Mixed-linkage glucan (MLG) is a hemicellulosic polysaccharide, a homopolymer of glucose connected by β-D(1-3) and β-D(1-4) glycosidic bonds. It is a type of beta-glucan and is occasionally vaguely called beta-glucan in industrial contexts. MLG is highly prevalent within the Poales (which includes the cereals), where it has important properties in the diet.

In addition, although thought to be confined to the Poales, MLG has been found to be highly prevalent in plants of the distantly related genus Equisetum.

== Structure ==

Glucose molecule, showing carbon numbering notation and beta orientation. In mixed linkage glucan bonds form only on carbons 1, 3 and 4.

MLG is composed of β-D(1-3) and β-D(1-4)-linked glucosyl residues. Typically there are regions of 2-5 β-D(1-4)-linked residues separated by β-D(1-3)-linkages. The β-D(1-4)-linked residues form rigid regions of the structure while the β-D(1-3)-links are flexible.

== Roles in the diet ==
MLGs exhibit the physiological properties of dietary fibres and the functional properties of viscous and gel-forming food hydrocolloids.

The US FDA has approved a health claim for oat beta-glucan, an MLG. "Intake of at least 3 g of β-glucan from oats per day, as part of a diet low in saturated fat and cholesterol, may reduce the risk of heart disease."

== Functions in plants ==
MLG is found in the "type II" cell walls of the Poales as a structural element, with the synthesis at its peak during cell elongation. Type II cell walls are marked by the use of glucuronoarabinoxylan (GAX) instead of "type I" xyloglucan (XG) for cross-linking. Cell wall MLG is largely hydrolyzed away once elongation has ceased. It is also present as a storage polymer in the endosperm.
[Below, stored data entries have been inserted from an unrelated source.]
==> /design/flow/design.v <==
module find_max #(
    parameter DATA_WIDTH = 16,
    parameter OUTPUT_CHANNEL = 10
) (
    input wire clk,
    input wire signed [DATA_WIDTH - 1 : 0] inp1,
    input wire signed [DATA_WIDTH - 1 : 0] inp2,
    input wire [4 : 0] index,
    output wire signed [4 : 0]  find_max_out
);
    reg signed [DATA_WIDTH : 0] result1;
    reg signed [DATA_WIDTH : 0] result2;
    (* MARK_DEBUG="true" *)reg signed [DATA_WIDTH : 0] max;
    reg [4 : 0] num;
    always @(posedge clk) begin
        result1 = inp1;
        result2 = inp2;
        if(index == 0) begin
            max = result1;
            num = 0;
        end
        else begin
            if(max < result1) begin
                max = result1;
                num = index - 2;
            end
            else if(max < result2) begin
                max = result2;
                num = index + 1 - 2;
            end
        end
    end
    assign find_max_out = num;
endmodule
==> /design/flow/run.sh <==
#!/bin/bash
# OpenROAD 26Q1-2900-gdf79404cd8, Yosys 0.63+post, stock flow scripts
make -C /OpenROAD-flow-scripts/flow DESIGN_CONFIG=/design/flow/config.mk WORK_HOME=/design/flow/orfs finish
==> /design/flow/config.mk <==
export PLATFORM = sky130hd
export DESIGN_NAME = find_max
export DESIGN_NICKNAME = find_max
export VERILOG_FILES = /design/flow/design.v
export SDC_FILE = /design/flow/constraint.sdc
export NUM_CORES = 4
export LEC_CHECK = 1
export CORE_UTILIZATION = 30
==> /design/flow/constraint.sdc <==
current_design find_max

set clk_period 5.7
set clk_io_pct 0.2

create_clock -name clk0 -period $clk_period [get_ports {clk}]

set non_clock_inputs [all_inputs -no_clocks]
set_input_delay [expr $clk_period * $clk_io_pct] -clock clk0 $non_clock_inputs
set_output_delay [expr $clk_period * $clk_io_pct] -clock clk0 [all_outputs]
==> notes.md <==
Implementation summary

The flow ran to the end, and the final reports show no timing, DRC or antenna violations. The static leakage is 1.14 nW. For this run, design rule violations remaining after detail routing come to 0. The via count of the first global-routing pass is 1337. The critical path's slowest stage uses the library cell sky130_fd_sc_hd__nand3_1. The number of setup buffers added after CTS is 0. The library cell appearing most often on the critical path is sky130_fd_sc_hd__nand3_1. The number of optimization iterations in the first detailed-route pass is 4. The post-route fraction of the period consumed by the critical path is 70.4%. Along the worst path, the maximum fanout reaches 16. The worst register-to-register path depth is 7. The worst-case max-slew headroom was logged as 44.3%. In this run the tools logged warnings totalling 26. TritonCTS reports the number of clock sinks as 21. The count of instantiated cells in the yosys netlist is roughly 190. The endpoint of the most critical setup path is max[0]. The most critical setup path has its startpoint at inp1[15]. Post-CTS repair changed the size of 0 cells. The clock tree from TritonCTS is yes. The setup slack of the most critical reg-to-reg path is 2.68 ns. For the worst reg-to-reg path, the endpoint reported by OpenROAD is max[0].

The worst voltage drop across the vdd grid is 0.000308 V. The layout stage reports a final design area of 2360 um2. The floorplan step defined a core boundary enclosing 5890 um2. The total wirelength of the detailed-routed design is about 3600 um. Once detail routing completed, the nets flagged for antenna violations numbered 0. The arrival time at the worst endpoint is between 3 and 4 ns. STA classifies the critical path startpoint as an input port. Synthesis instantiated 39 different standard cells from the library.

The number of warnings issued by yosys is 1. Looking at the clock tree report, the H-tree level count equals 1. Max-cap violations in this run came to 0. For this run, the detailed router reports a per-instance via density of approximately 4.7. The detailed router finished its first iteration with 47 violations. Setup repair after global routing left no endpoint under its margin. For this run, the register share of the synthesized area comes to between 30% and 40%.

The buffer cell driving the clock tree root is sky130_fd_sc_hd__clkbuf_8. The required time of the critical path is 5.48 ns. Per the post-synthesis stats, the area per cell is 9.77 um2.

The total of fill cells in the finished design is 594. The worst path setup slack after routing is between 1.5 and 2 ns. The worst-case hold slack is 0.555 ns. The number of antenna violations at the first check in global routing is 0. After layout, the design draws a total of 1.03 mW. The final setup TNS is 0 ns. The cell area after technology mapping is 1830 um2. For reference, the final report shows the hold violation count at 0. Pins over their slew limit in the final report were tallied at 0. The maximum buffer depth of the clock tree is 2. In this run, placement finished with an instance count of 302. TritonRoute output was used to compute an average wire per cell of roughly 12 um.

The die is 80.0 um wide. Global routing used 12.3% of the available tracks. Counting I/O delays and the setup requirement, the final critical path takes 4.01 ns. STA classifies the critical path endpoint as a flop.

Counting the buffers created by CTS gives 3. In this run the layout overhead on the synthesized area is reported as 29.2%. The placement summary gives the final routability congestion estimate as 0.830.

The peak per-stage delay on the critical path is 0.63 ns. The synthesized netlist cell count is 187. The half-perimeter wire length of the detailed placement result is 2920 um.

For reference, the critical path cell chain is clkdlybuf4s50_1 -> inv_1 -> ha_1 -> nand3_1 -> nor2_1 -> a221o_1 -> or3_1 -> nand2_1 -> nand3_1. Static timing analysis puts the maximum clock frequency at 249 MHz. Cells fill 40.1% of the core in the end. The final-report setup violation count is 0. The maximum number of pins on one net before global-route repair is 17. Looking at the setup timing report, the critical path kind is in2reg. The slew at the pin with the worst max-slew slack is ~0.83 ns. The count of antenna diodes in the layout is 0. OpenSTA, run right after detailed placement, puts the worst setup slack at roughly 1.4 ns. For this run the aggregate overflow at the end of global routing stands at 0. The hold buffer count at cts is 0. The source-to-sink clock delay at the later pin of the worst-skew pair is 0.26 ns. The floorplan report gives the top-level pin count as 43. STA reports the tightest min-delay check as being of type reg2reg.

The synthesized flop and latch total is 21. The clock edge transition at the registers on the reported setup and hold paths is around 0.070 ns. Buffers placed on the I/O ports in this run total between 40 and 50.

Ranking logic cells in the layout by count gives the top entries 42 x sky130_fd_sc_hd__clkdlybuf4s50_1, 35 x sky130_fd_sc_hd__inv_1, 33 x sky130_fd_sc_hd__ha_1. The reg-to-reg critical path startpoint is max[6]. Counting only logic cells after layout, the most numerous master is sky130_fd_sc_hd__clkdlybuf4s50_1. The first global-routing pass estimated 5950 um of wire.

Before placement the cells fill 31.0% of the core. The total power divided by cell area is 437 nW/um2. The largest clock skew in the final design is just over 0.008 ns. The total via count in the routed design is 1435. The chip area line of the yosys report is 1830 um2. According to the floorplan log, the row count is 28. The post-detailed-placement cell area is 2310 um2.

The layout cell share with drive strength beyond 1 is 4.33%. The final report lists a non-filler cell total of 306. In this run the full chip footprint comes out at ~6400 um2. The height of the die is 80.0 um. The hold path startpoint is num[3].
MLG in Equisetum is found in the cell wall, but the type of cell wall they are found in is rich in neither GAX or XG - neither type II or type I. These cells walls are rich in pectin, however. This suggests a possible different role compared to MLG in Poales. Equiseta do express an the enzyme mixed-linkage glucan : xyloglucan endotransglucosylase (MXE), which grafts MLG to XG and probably increases cell wall strength as the plant ages.